EXERCISE DATA section start

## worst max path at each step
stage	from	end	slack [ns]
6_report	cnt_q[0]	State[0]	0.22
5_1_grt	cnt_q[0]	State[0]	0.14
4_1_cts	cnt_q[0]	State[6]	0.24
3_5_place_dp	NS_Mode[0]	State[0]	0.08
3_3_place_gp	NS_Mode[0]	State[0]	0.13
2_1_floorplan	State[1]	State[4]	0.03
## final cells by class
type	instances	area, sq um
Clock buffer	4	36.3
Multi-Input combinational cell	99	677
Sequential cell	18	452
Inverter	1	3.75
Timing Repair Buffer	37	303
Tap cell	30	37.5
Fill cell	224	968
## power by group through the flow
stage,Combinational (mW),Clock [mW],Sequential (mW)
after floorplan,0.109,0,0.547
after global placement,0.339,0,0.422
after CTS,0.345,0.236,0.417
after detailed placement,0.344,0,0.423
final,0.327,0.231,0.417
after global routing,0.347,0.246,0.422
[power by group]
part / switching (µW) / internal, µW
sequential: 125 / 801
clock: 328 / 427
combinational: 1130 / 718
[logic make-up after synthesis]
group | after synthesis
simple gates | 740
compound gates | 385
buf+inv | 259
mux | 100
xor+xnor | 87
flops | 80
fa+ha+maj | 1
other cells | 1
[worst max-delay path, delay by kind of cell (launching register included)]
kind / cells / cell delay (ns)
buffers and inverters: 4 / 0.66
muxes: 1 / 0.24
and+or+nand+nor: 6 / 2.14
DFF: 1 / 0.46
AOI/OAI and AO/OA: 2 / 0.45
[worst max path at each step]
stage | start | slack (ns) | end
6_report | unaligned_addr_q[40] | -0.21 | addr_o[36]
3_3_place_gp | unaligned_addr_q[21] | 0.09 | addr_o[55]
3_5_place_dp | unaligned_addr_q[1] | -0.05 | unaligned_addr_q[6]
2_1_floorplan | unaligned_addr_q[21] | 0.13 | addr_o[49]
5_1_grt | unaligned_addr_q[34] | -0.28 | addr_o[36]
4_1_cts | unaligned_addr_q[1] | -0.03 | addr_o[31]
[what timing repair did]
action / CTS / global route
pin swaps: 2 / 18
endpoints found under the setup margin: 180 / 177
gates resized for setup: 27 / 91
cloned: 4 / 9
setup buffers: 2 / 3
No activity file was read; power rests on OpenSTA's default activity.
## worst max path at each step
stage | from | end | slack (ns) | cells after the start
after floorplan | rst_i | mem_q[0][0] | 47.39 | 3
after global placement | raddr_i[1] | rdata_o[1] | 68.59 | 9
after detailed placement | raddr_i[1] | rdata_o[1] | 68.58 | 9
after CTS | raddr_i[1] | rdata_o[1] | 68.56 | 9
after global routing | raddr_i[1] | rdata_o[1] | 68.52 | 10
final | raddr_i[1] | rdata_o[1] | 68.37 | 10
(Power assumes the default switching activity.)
<file path="config.mk">
export PLATFORM = sky130hd
export DESIGN_NAME = spi_full_duplex
export DESIGN_NICKNAME = d
export VERILOG_FILES = /design/src/rtl/spi_pkg.sv /design/src/rtl/spi_clk_gen.sv /design/src/rtl/spi_full_duplex.sv
export SDC_FILE = /design/constraint.sdc
export NUM_CORES = 1
export LEC_CHECK = 0
export BUFFER_PORTS_ARGS = -buffer_cell sky130_fd_sc_hd__buf_2
export CORE_MARGIN = 1.5
export CORE_UTILIZATION = 31
export DETAILED_ROUTE_END_ITERATION = 12
export GPL_TIMING_DRIVEN = 0
export PLACE_DENSITY = 0.51
export RECOVER_POWER = 50
export SYNTH_ARGS = -nofsm -noshare
export SYNTH_HDL_FRONTEND = slang
export SYNTH_SLANG_ARGS = --single-unit
</file>
<file path="constraint.sdc">
create_clock -name clk -period 1.7 [get_ports clk]
set_input_delay 0.34 -clock clk [delete_from_list [all_inputs] [get_ports clk]]
set_output_delay 0.34 -clock clk [all_outputs]
set_load 0.02 [all_outputs]
</file>
<file path="src/rtl/spi_pkg.sv">
// Shared definitions for the SPI full-duplex master:
// FSM state encoding and the default sclk divider.
package spi_pkg;

    localparam int unsigned SPI_CLK_DIV = 4;

    localparam logic [1:0] ST_IDLE = 2'd0;
    localparam logic [1:0] ST_XFER = 2'd1;
    localparam logic [1:0] ST_DONE = 2'd2;

endpackage

</file>
<file path="src/rtl/spi_clk_gen.sv">
// sclk generator: toggles sclk every CLK_DIV clk cycles while enabled,
// with one-clk strobes on the edges where sclk rises or falls.
module spi_clk_gen
    import spi_pkg::*;
#(
    parameter int unsigned CLK_DIV = SPI_CLK_DIV
) (
    input  logic clk_i,
    input  logic rst_ni,
    input  logic en_i,
    output logic sclk_o,
    output logic rise_o,
    output logic fall_o
);

    logic [7:0] div_q, div_d;
    logic       sclk_q, sclk_d;
    logic       tick;

    assign tick   = en_i && (div_q == 8'(CLK_DIV - 1));
    assign rise_o = tick && !sclk_q;
    assign fall_o = tick && sclk_q;
    assign sclk_o = sclk_q;

    always_comb begin
        div_d  = div_q;
        sclk_d = sclk_q;
        if (!en_i) begin
            div_d  = 8'd0;
            sclk_d = 1'b0;
        end else if (tick) begin
            div_d  = 8'd0;
            sclk_d = ~sclk_q;
        end else begin
            div_d = div_q + 8'd1;
        end
    end

    always_ff @(posedge clk_i or negedge rst_ni) begin
        if (!rst_ni) begin
            div_q  <= 8'd0;
            sclk_q <= 1'b0;
        end else begin
            div_q  <= div_d;
            sclk_q <= sclk_d;
        end
    end

endmodule

</file>
<file path="src/rtl/spi_full_duplex.sv">
// SPI master, mode 1 (CPOL=0, CPHA=1), one byte per transfer,
// full duplex: shifts data out on sclk rise and miso in on sclk fall.
module spi_full_duplex
    import spi_pkg::*;
#(
    parameter int unsigned CLK_DIV = SPI_CLK_DIV
) (
    input  logic       clk,
    input  logic       rst,
    input  logic [7:0] data,
    input  logic       tx_en,
    input  logic       miso,
    output logic       mosi,
    output logic       sclk,
    output logic       cs,
    output logic [7:0] dout,
    output logic       done_rx
);

    logic [1:0] state_q, state_d;
    logic [7:0] tx_q, tx_d;
    logic [7:0] rx_q, rx_d;
    logic [7:0] dout_q, dout_d;
    logic [2:0] bit_q, bit_d;
    logic       cs_q, cs_d;
    logic       mosi_q, mosi_d;
    logic       done_q, done_d;
    logic       gen_en, sclk_rise, sclk_fall;

    assign gen_en = (state_q == ST_XFER);

    spi_clk_gen #(
        .CLK_DIV(CLK_DIV)
    ) u_clk_gen (
        .clk_i (clk),
        .rst_ni(rst),
        .en_i  (gen_en),
        .sclk_o(sclk),
        .rise_o(sclk_rise),
        .fall_o(sclk_fall)
    );

    always_comb begin
        state_d = state_q;
        tx_d    = tx_q;
        rx_d    = rx_q;
        dout_d  = dout_q;
        bit_d   = bit_q;
        cs_d    = cs_q;
        mosi_d  = mosi_q;
        done_d  = 1'b0;
        unique case (1'b1)
            (state_q == ST_IDLE): begin
                cs_d   = 1'b1;
                mosi_d = 1'b0;
                bit_d  = 3'd0;
                if (tx_en) begin
                    state_d = ST_XFER;
                    tx_d    = data;
                    rx_d    = 8'h00;
                    cs_d    = 1'b0;
                end
            end
            (state_q == ST_XFER): begin
                if (sclk_rise) begin
                    mosi_d = tx_q[7];
                    tx_d   = {tx_q[6:0], 1'b0};
                end
                // The 8th falling edge closes the byte.
                if (sclk_fall) begin
                    rx_d  = {rx_q[6:0], miso};
                    bit_d = bit_q + 3'd1;
                    if (bit_q == 3'd7) begin
                        state_d = ST_DONE;
                    end
                end
            end
            (state_q == ST_DONE): begin
                dout_d  = rx_q;
                done_d  = 1'b1;
                cs_d    = 1'b1;
                mosi_d  = 1'b0;
                state_d = ST_IDLE;
            end
            default: begin
                state_d = ST_IDLE;
            end
        endcase
    end

    always_ff @(posedge clk or negedge rst) begin
        if (!rst) begin
            state_q <= ST_IDLE;
            tx_q    <= 8'h00;
            rx_q    <= 8'h00;
            dout_q  <= 8'h00;
            bit_q   <= 3'd0;
            cs_q    <= 1'b1;
            mosi_q  <= 1'b0;
            done_q  <= 1'b0;
        end else begin
            state_q <= state_d;
            tx_q    <= tx_d;
            rx_q    <= rx_d;
            dout_q  <= dout_d;
            bit_q   <= bit_d;
            cs_q    <= cs_d;
            mosi_q  <= mosi_d;
            done_q  <= done_d;
        end
    end

    assign mosi    = mosi_q;
    assign cs      = cs_q;
    assign dout    = dout_q;
    assign done_rx = done_q;

endmodule

</file>
== Word-level counts from Yosys, hierarchy flattened ==
Index checks and enable logic that the tools add are counted.
Cells by class
  add/sub/neg operators: 2
  multiply operators: 0
  divide/modulo/power cells: 0
  $lt $le $gt $ge: 0
  equality and inequality tests: 9
  shift operators: 0
  multiplexer cells: 21
  bitwise gates (word level): 1
  reductions and logical operators: 14
Operators with widths (count)
  two-way mux 8 bit: 6
  case mux 8 bit (2 select lines): 2
  inequality test 2 bit (second input constant): 5
  AND reduction 3 bit: 3
  adder 8 x 1 -> 8 bit (second input constant): 1
  == test 8 x 2 -> 1 bit (second input constant): 1
  two-way mux 2 bit: 3
  case mux 3 bit (2 select lines): 1
  nonzero test 2 bit: 3
  two-way mux 1 bit: 5
  case mux 1 bit (2 select lines): 2
  case mux 2 bit (2 select lines): 1
  AND reduction 2 bit: 2
  adder 3 x 1 -> 3 bit (second input constant): 1
  == test 3 bit (second input constant): 1
  logical AND 1 bit: 3
  two-way mux 3 bit: 1
  == test 2 x 1 -> 1 bit (second input constant): 1
  == test 2 bit (second input constant): 1
  zero test 2 bit: 1
  OR reduction 2 bit: 1
  zero test 1 bit: 1
  inverter 1 bit: 1
Word-level totals
  bits in registers: 41
  latch bits: 0
  bits in writable memories: 0
  bits in read-only memories: 0
  bits of input ports: 12
  memories: 0

== Logic depth before layout (Yosys ltp) ==
  word-level depth: 5
  gate-level depth with buffers: 6

== Modules after synthesis ==
From an unflattened synthesis, not the netlist that was laid out.
Second synthesis, totals
  cells, all modules: 174
  area, all modules: 1928.1 um^2
By module, submodules not included
  spi_full_duplex: times used 1, cells an instance 129, area an instance 1490.2 um^2
  spi_clk_gen: times used 1, cells an instance 45, area an instance 437.9 um^2

== Worst setup path before layout ==
OpenSTA, ideal clock, no wires.
  path type: register to register
  start point: reg u_clk_gen.div_q[0]
  end point: reg tx_q[1]
  setup time: 68 ps
  data arrival time: 1794 ps
  required time: 1632 ps
  setup slack: -162 ps
  cell stages (with the launch flop): 6
  buffers on the path: 1
  clock period less this slack: 1862 ps
  path through: dfrtp_1 > ha_1 > or3b_2 > clkbuf_1 > o41ai_4 > o221a_1
On the way
  longest elaborated chain between the ends: 5
RTL lines
  from (decl): RTL line spi_clk_gen.sv:16  | logic [7:0] div_q, div_d;
  from (signal assigned): RTL line spi_clk_gen.sv:44  | div_q <= div_d;
  == test 8 x 2 -> 1 bit: RTL line spi_clk_gen.sv:20  | assign tick = en_i && (div_q == 8'(CLK_DIV - 1));
  logical AND 1 bit: RTL line spi_clk_gen.sv:20
  logical AND 1 bit: RTL line spi_clk_gen.sv:21  | assign rise_o = tick && !sclk_q;
  inequality test 2 bit (no line)
  AND reduction 3 bit (no line)
  to (signal assigned): RTL line spi_full_duplex.sv:103  | tx_q <= tx_d;
  to (decl): RTL line spi_full_duplex.sv:21  | logic [7:0] tx_q, tx_d;
No other way between the ends.
A chain may end at the register's enable or synchronous reset.

== Worst setup path after layout ==
  start point: reg u_clk_gen.div_q[3]
  end point: reg tx_q[4]
Same word-level chain as after synthesis.

==> reports/results.tsv <==
metric	value	unit
end of the worst register-to-register path	tx_q[4]	
number of detailed-route iterations in the first pass	4	
die outline area	6366	um2
Peak supply drop	0.0002895	V
synthesis-to-layout area growth	23.55	%
Unique masters post-synth	31	
Internal Dissipation	1296	uW
initial antenna violation count	0	
total of hold buffers inserted after clock tree synthesis	0	
maximum number of pins on one net before global-route repair	42	
register clock-pin slew on the reported worst setup and hold paths	0.08	ns
proportion of power drawn by combinational gates	3.0	%
core area	5608	um2
vias in the first global route	1308	
reg2reg setup slack	-0.006	ns
via/cell ratio	4.749	
number of nets in the synthesized netlist	185	
final standard cell count with taps included and fillers excluded	283	
Setup crit end kind	flip-flop	
DR top layer	met4	
flops & latches, synth	41	
Total Power	1646	uW
most common library cells after synthesis	dfrtp_1 (40), nand2_1 (20), inv_1 (15), o21ai_0 (14), mux2i_1 (11)	
unrepaired setup endpoints after global routing	true	
met3 routed WL	186	um
predominant post-synthesis flop cell	dfrtp_1	
cell count after placement	265	
worst slew margin relative to its limit	30.60	%
utilization of the core after routing	40.27	%
number of enable-type register cells in the synthesized netlist	0	
Final Slew Violations	0	
final critical delay including setup and external delays	1.706	ns
final worst path period share	100.4	%
reported leakage power	0.001156	uW
met1 routed wirelength after detailed routing	1.586	mm
Arrival @ worst endpoint	1.93	ns
most repeated cell in the gate-level netlist after synthesis	dfrtp_1	
Worst Setup Path Type	flip-flop to flip-flop	
global-route wire length before repair	5.947	mm
violations in the final reports	negative setup slack	
run status	finished with violations	
average cell area after synthesis	10.75	um2
share of flip-flops with an asynchronous set or reset	100.0	%
H-tree depth	2	
vertical extent of the die	79.79	um
CP max-delay cell	or4_4	
Met2 Routed Length	1.723	mm
IO buf count	23	
summed instance area of the synthesized netlist	1828	um2
hold slack final	0.2267	ns
post-synth top area share	54.76	%
worst setup timing slack at the placement stage	-0.3315	ns
number of antenna-violating nets in the routed design	0	
wire length per cell	12.52	um
global placer's final weighted congestion	0.6972	
total number of nets in the final design	225	
total setup violations reported at the end of the flow	1	
sequential fraction of the synthesis area	56.19	%
number of antenna repair diodes	0	
r2r startpoint	u_clk_gen.div_q[3]	
Bufs on Longest Clock Path	2	
Initial DRC Count	66	
TritonCTS buffer count	5	
Power Density	728.9	nW/um2
total routing resource utilization after global routing	12.21	%
total of fill cells in the finished design	591	
I/O pin cnt	24	
cell type contributing the most total cell area after synthesis	dfrtp_1	
cell-by-cell trace of the critical path	or4_4, o41ai_4, buf_4, o221a_1	
number of remaining DRC errors	0	
sequential power share	60.2	%
Routed Wire Length	3.544	mm
transition time of the tightest slew-check pin	1.041	ns
number of max-capacitance violations reported	0	
layout cell share with drive strength beyond 1	30.33	%
overall via count from detail_route	1344	
worst r2r path cells	4	
biggest area contributors in the synthesized netlist	dfrtp_1 (55%), mux2i_1 (6.0%), o221a_1 (4.3%)	
final number of hold-violating endpoints	0	
CP peak stage delay	0.56	ns
part of the power in the clock network	36.7	%
net switching component of the power	350.5	uW
switching share of power	21.29	%
final worst setup slack	-0.006035	ns
die width	79.79	um
number of warnings issued by yosys	0	
standard-cell row count	27	
initial standard-cell utilization of the core	32.60	%
CTS tree	done	
gate count after technology mapping	170	
cell chosen for the clock root	clkbuf_8	
startpoint class of the critical path	flip-flop	
required time of the critical path	1.92	ns
maximum operating frequency	586.2	MHz
maximum fanout count along the critical path	7	
path class of the lowest-slack min-delay path	primary input to async pin	
post-route clock skew	0.007586	ns
total congestion overflow after global routing	0	
clock latency of the later-clocked register in the worst-skew pair	0.29	ns
sum of net half-perimeters after detailed placement	2.323	mm
clock tree sinks	41	
==> cell families (layout without fill, tap and decap cells) <==
logic type,Yosys count,after routing,share of synthesized area (%)
xor+xnor,3,3,1.438
simple gates,56,56,15.74
fa+ha+maj,3,3,2.054
mux,12,12,6.639
flops,41,41,56.19
compound gates,31,31,12.87
buf+inv,24,65,5.065
==> metrics by stage <==
| step | cell area [um2] | setup TNS, ns |
|---|---|---|
| 3_5_place_dp | 2048 | -7.226 |
| 6_report | 2258 | -0.006035 |
| 4_1_cts | 2240 | -0.5123 |
| 2_1_floorplan | 1843 | -0.8226 |
| 3_3_place_gp | 2048 | -7.208 |
| 5_1_grt | 2258 | -0.3345 |
==> placed cells by master, fill, tap and decap left out, types with 2 or more instances in the layout <==
master and instances:
clkbuf_8 5, mux2i_1 11, clkbuf_1 7, or2_2 7
xor2_1 2, dfrtp_2 3, a21oi_1 4, or3_1 3
clkbuf_2 2, nor2_1 5, o221a_1 7, nand4_1 3
ha_1 2, dfrtp_1 37, o21ai_0 14, buf_4 14
nand3_1 6, nor4_1 2, nand2b_1 2, buf_2 21
inv_1 15, nand2_1 20, o311ai_0 2
==> power by group through the flow <==
stage          logic, uW  clock network [uW]  registers (uW)
3_3_place_gp        51.6                   0            1010
6_report            49.7                 605             992
2_1_floorplan       14.5                   0            1010
5_1_grt             59.6                 684             993
4_1_cts             52.4                 636             991
3_5_place_dp        52.7                   0            1010
==> registers in the layout (all words and copies together), names as in the netlist <==
name,count
u_clk_gen.sclk_o,1
cs,1
state_q,2
tx_q,8
u_clk_gen.div_q,8
mosi,1
dout,8
bit_q,3
done_rx,1
rx_q,8
==> layout make-up <==
| cell class | instances | area, um2 | area share, % |
|---|---|---|---|
| flip-flops and latches | 41 | 1031 | 45.65 |
| inverters | 15 | 56.30 | 2.493 |
| plain buffers | 5 | 27.53 | 1.219 |
| well taps | 72 | 90.09 | 3.989 |
| repair buffers | 37 | 215.2 | 9.529 |
| clock buffers | 8 | 80.08 | 3.546 |
| multi-input cells | 105 | 758.2 | 33.57 |
==> worst max path at each step <==
stage,startpoint,end,slack (ns)
3_5_place_dp,u_clk_gen.div_q[0],tx_q[1],-0.33
3_3_place_gp,u_clk_gen.div_q[0],tx_q[3],-0.32
6_report,u_clk_gen.div_q[3],tx_q[4],-0.006
5_1_grt,u_clk_gen.div_q[5],tx_q[3],-0.06
4_1_cts,u_clk_gen.div_q[3],tx_q[4],-0.07
2_1_floorplan,u_clk_gen.div_q[0],tx_q[1],-0.12
==> critical path, delay by kind of cell, from the launching register on <==
kind	cells	cell delay (ns)
flip-flops	1	0.41
AO/OA/AOI/OAI	2	0.48
AND/OR/NAND/NOR	1	0.56
buffers and inverters	1	0.20
==> repair_timing <==
item,in CTS,in global routing
pin swaps,8,4
setup endpoints to repair,37,25
gates resized for setup,13,4
setup buffers,9,5
==> metal layers <==
layer | up-vias | track usage, %
li1 | 667 | -
met1 | 636 | 14.95
met2 | 35 | 20.08
met3 | 6 | 4.114
met4 | 0 | 4.138
met5 | - | 0
(Power assumes the default switching activity.)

EXERCISE DATA section end

**TASK ITEM:**
Copying word for word, give each line of the data above from the first one through the line containing "## power by group through the flow", and nothing else.

**WRITTEN RESPONSE:**
## worst max path at each step
stage	from	end	slack [ns]
6_report	cnt_q[0]	State[0]	0.22
5_1_grt	cnt_q[0]	State[0]	0.14
4_1_cts	cnt_q[0]	State[6]	0.24
3_5_place_dp	NS_Mode[0]	State[0]	0.08
3_3_place_gp	NS_Mode[0]	State[0]	0.13
2_1_floorplan	State[1]	State[4]	0.03
## final cells by class
type	instances	area, sq um
Clock buffer	4	36.3
Multi-Input combinational cell	99	677
Sequential cell	18	452
Inverter	1	3.75
Timing Repair Buffer	37	303
Tap cell	30	37.5
Fill cell	224	968
## power by group through the flow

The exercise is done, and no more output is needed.